STORED DATA:

___

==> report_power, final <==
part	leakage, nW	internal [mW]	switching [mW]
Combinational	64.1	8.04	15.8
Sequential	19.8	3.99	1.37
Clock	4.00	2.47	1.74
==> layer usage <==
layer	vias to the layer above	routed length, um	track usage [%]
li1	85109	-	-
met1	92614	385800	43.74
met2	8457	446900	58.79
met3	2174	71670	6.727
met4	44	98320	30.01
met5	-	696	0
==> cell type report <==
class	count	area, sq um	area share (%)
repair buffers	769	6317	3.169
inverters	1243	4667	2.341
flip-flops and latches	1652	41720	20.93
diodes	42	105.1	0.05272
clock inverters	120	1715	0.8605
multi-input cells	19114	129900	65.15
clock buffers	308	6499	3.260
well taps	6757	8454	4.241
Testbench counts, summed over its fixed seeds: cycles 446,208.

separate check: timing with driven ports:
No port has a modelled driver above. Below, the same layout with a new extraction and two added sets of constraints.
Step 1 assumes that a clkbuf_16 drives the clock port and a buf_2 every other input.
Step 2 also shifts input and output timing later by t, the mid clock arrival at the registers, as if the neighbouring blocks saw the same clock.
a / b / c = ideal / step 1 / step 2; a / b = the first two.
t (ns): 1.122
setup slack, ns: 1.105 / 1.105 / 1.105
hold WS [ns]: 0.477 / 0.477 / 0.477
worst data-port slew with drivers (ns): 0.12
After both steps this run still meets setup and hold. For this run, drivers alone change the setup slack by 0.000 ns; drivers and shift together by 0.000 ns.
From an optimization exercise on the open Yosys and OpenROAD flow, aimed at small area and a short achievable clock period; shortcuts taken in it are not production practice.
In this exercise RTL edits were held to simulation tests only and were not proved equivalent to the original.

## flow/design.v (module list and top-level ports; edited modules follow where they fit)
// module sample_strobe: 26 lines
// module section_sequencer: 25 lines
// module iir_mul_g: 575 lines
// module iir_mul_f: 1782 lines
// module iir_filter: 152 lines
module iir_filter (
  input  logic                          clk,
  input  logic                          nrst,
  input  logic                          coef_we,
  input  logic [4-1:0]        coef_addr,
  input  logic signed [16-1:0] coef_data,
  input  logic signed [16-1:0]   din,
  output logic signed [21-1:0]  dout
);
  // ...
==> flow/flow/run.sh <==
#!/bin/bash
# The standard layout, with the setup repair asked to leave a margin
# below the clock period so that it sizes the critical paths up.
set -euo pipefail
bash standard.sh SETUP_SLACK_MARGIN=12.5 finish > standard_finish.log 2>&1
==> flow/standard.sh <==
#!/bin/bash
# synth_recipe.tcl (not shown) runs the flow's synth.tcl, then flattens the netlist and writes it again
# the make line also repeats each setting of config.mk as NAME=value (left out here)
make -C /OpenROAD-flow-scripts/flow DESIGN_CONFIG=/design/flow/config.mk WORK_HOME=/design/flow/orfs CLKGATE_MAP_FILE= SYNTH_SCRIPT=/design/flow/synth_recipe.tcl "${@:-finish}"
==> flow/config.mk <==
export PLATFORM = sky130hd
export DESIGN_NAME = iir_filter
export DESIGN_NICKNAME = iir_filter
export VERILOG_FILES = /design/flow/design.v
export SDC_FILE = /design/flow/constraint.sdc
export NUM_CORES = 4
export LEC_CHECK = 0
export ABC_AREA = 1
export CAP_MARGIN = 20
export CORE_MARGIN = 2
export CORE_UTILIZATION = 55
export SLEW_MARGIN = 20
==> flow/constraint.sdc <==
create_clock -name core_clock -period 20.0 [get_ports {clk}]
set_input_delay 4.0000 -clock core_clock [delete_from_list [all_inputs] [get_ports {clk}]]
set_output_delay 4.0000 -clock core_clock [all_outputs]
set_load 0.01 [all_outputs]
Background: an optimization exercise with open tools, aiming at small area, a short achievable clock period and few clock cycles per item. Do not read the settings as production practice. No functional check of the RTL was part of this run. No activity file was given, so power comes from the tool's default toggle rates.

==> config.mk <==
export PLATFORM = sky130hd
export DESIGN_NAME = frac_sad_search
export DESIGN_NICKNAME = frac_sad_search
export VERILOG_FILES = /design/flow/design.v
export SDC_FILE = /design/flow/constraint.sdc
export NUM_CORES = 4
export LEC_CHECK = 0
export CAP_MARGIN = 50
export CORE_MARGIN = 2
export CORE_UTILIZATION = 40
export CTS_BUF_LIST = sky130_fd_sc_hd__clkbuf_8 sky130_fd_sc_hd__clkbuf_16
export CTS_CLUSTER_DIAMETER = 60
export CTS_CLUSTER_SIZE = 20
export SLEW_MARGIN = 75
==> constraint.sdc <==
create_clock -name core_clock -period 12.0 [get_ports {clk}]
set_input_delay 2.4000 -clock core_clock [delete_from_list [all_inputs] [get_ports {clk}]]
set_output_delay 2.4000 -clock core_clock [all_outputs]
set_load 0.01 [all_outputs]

___

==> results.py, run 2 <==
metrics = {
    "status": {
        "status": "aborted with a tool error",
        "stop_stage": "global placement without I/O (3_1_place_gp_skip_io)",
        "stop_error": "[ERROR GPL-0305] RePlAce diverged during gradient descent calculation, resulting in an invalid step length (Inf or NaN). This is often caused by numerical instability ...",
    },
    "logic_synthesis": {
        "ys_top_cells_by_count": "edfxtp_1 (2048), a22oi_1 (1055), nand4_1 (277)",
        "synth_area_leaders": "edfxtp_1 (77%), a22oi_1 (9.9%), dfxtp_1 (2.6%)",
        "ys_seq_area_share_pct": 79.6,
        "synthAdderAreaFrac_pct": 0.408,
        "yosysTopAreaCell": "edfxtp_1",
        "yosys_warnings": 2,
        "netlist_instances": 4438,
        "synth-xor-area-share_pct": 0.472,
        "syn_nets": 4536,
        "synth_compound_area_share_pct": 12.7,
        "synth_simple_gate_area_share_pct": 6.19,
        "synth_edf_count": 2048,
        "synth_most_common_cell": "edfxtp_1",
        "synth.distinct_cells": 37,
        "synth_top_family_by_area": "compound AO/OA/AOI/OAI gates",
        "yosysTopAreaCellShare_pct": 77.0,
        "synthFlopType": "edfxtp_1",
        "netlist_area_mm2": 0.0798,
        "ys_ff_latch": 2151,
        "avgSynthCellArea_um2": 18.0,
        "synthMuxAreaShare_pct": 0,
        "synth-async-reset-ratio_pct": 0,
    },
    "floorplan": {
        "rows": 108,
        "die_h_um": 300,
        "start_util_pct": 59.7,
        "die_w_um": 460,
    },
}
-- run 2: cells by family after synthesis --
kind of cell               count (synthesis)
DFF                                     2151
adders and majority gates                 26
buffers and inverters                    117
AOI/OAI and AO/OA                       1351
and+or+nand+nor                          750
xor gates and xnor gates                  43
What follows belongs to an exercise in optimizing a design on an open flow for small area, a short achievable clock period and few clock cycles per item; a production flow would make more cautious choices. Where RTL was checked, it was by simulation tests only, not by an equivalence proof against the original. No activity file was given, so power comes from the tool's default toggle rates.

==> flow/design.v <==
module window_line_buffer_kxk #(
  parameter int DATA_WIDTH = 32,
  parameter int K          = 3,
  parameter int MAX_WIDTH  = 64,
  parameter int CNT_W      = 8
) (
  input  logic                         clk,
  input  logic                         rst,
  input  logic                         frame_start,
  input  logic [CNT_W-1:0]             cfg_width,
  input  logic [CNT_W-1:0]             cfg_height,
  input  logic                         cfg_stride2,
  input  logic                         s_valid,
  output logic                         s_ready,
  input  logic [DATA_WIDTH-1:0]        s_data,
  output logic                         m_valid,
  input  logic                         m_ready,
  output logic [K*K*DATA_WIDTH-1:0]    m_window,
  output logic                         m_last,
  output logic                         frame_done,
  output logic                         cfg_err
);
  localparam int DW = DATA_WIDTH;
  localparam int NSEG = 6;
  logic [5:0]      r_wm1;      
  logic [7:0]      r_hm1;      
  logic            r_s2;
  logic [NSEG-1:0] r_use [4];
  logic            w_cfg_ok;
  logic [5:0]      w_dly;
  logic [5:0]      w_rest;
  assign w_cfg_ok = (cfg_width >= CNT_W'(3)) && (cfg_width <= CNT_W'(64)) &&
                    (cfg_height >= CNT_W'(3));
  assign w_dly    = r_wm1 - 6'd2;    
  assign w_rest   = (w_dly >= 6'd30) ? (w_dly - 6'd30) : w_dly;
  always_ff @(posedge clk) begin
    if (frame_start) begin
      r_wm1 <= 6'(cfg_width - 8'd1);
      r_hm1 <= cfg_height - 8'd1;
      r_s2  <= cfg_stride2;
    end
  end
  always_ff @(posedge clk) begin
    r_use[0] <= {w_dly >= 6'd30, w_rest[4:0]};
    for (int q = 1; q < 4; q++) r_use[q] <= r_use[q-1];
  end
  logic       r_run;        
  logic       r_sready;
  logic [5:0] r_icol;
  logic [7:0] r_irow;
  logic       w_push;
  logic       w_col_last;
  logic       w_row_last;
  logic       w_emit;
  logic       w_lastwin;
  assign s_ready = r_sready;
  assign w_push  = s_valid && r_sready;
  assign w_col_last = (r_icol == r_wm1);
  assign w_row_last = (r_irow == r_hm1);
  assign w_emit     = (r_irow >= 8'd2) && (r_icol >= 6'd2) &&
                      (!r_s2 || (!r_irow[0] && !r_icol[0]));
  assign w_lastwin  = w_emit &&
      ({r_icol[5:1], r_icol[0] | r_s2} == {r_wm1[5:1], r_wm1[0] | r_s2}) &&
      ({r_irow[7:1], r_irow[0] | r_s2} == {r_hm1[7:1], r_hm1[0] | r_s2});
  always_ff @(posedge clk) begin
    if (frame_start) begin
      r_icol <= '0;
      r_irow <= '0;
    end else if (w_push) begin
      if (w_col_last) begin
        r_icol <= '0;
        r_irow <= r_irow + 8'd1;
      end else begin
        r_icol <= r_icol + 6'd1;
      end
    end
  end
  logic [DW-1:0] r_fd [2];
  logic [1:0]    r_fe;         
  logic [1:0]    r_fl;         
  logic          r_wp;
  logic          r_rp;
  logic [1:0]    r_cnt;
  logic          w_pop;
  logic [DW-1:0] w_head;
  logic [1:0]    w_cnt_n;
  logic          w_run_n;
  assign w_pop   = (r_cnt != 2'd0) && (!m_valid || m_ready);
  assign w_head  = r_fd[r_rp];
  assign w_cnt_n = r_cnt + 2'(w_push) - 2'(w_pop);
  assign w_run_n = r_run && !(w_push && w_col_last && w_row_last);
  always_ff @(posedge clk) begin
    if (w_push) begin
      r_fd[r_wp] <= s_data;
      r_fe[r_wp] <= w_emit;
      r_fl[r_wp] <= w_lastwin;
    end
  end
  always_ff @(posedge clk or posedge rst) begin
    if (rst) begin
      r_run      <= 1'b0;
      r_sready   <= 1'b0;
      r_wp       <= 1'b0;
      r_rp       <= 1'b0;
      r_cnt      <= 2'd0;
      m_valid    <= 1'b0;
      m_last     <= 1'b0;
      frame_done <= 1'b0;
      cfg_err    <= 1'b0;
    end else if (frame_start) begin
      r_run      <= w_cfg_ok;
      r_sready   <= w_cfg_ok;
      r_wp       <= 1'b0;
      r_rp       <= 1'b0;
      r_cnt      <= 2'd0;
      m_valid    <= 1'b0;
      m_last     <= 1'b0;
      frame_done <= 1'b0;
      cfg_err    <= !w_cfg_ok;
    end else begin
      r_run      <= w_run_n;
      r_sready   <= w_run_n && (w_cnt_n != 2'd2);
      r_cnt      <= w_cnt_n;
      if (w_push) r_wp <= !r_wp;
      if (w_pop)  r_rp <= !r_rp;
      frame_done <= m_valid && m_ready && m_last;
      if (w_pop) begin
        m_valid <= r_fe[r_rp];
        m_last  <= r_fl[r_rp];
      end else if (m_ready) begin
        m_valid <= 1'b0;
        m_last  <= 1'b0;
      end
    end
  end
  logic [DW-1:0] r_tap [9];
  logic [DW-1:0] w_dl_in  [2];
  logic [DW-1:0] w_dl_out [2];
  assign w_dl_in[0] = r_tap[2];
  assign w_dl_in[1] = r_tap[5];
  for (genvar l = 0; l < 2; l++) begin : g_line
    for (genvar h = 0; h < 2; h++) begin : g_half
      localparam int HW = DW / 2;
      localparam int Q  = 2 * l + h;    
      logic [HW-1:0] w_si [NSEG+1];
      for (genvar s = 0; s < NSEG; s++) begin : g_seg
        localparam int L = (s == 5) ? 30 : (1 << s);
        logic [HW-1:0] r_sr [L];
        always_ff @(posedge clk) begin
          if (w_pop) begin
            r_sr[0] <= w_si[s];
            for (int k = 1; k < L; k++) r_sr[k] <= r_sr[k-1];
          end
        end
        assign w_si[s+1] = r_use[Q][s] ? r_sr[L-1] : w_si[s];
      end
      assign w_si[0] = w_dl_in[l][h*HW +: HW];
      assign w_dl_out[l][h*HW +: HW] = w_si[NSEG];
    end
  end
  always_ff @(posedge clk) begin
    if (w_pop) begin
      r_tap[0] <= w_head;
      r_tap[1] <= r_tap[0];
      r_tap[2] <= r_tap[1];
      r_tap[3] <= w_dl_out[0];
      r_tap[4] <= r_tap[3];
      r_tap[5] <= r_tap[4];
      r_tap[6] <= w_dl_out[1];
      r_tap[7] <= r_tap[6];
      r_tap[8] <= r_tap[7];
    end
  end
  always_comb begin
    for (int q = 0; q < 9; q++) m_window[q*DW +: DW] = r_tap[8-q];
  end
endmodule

___

WHAT THIS TASK INVOLVES:
If a line of the data holds the string "above", list it.

SOLUTION TO THIS EXERCISE:
layer	vias to the layer above	routed length, um	track usage [%]
No port has a modelled driver above. Below, the same layout with a new extraction and two added sets of constraints.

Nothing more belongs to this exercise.